• [Record excerpts]
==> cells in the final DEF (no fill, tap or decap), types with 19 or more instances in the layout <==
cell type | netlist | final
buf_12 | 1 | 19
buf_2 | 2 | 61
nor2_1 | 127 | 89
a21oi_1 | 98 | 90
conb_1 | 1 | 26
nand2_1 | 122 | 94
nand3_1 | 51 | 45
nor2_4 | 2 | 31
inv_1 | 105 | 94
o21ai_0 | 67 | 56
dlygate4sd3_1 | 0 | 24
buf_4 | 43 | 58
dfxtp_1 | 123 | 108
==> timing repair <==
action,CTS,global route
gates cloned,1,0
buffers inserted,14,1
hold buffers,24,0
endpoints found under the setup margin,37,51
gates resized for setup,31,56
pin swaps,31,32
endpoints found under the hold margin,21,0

• [Exercise]
Your answer must be the full listing, copied exactly.

• [Solution to this problem]
==> cells in the final DEF (no fill, tap or decap), types with 19 or more instances in the layout <==
cell type | netlist | final
buf_12 | 1 | 19
buf_2 | 2 | 61
nor2_1 | 127 | 89
a21oi_1 | 98 | 90
conb_1 | 1 | 26
nand2_1 | 122 | 94
nand3_1 | 51 | 45
nor2_4 | 2 | 31
inv_1 | 105 | 94
o21ai_0 | 67 | 56
dlygate4sd3_1 | 0 | 24
buf_4 | 43 | 58
dfxtp_1 | 123 | 108
==> timing repair <==
action,CTS,global route
gates cloned,1,0
buffers inserted,14,1
hold buffers,24,0
endpoints found under the setup margin,37,51
gates resized for setup,31,56
pin swaps,31,32
endpoints found under the hold margin,21,0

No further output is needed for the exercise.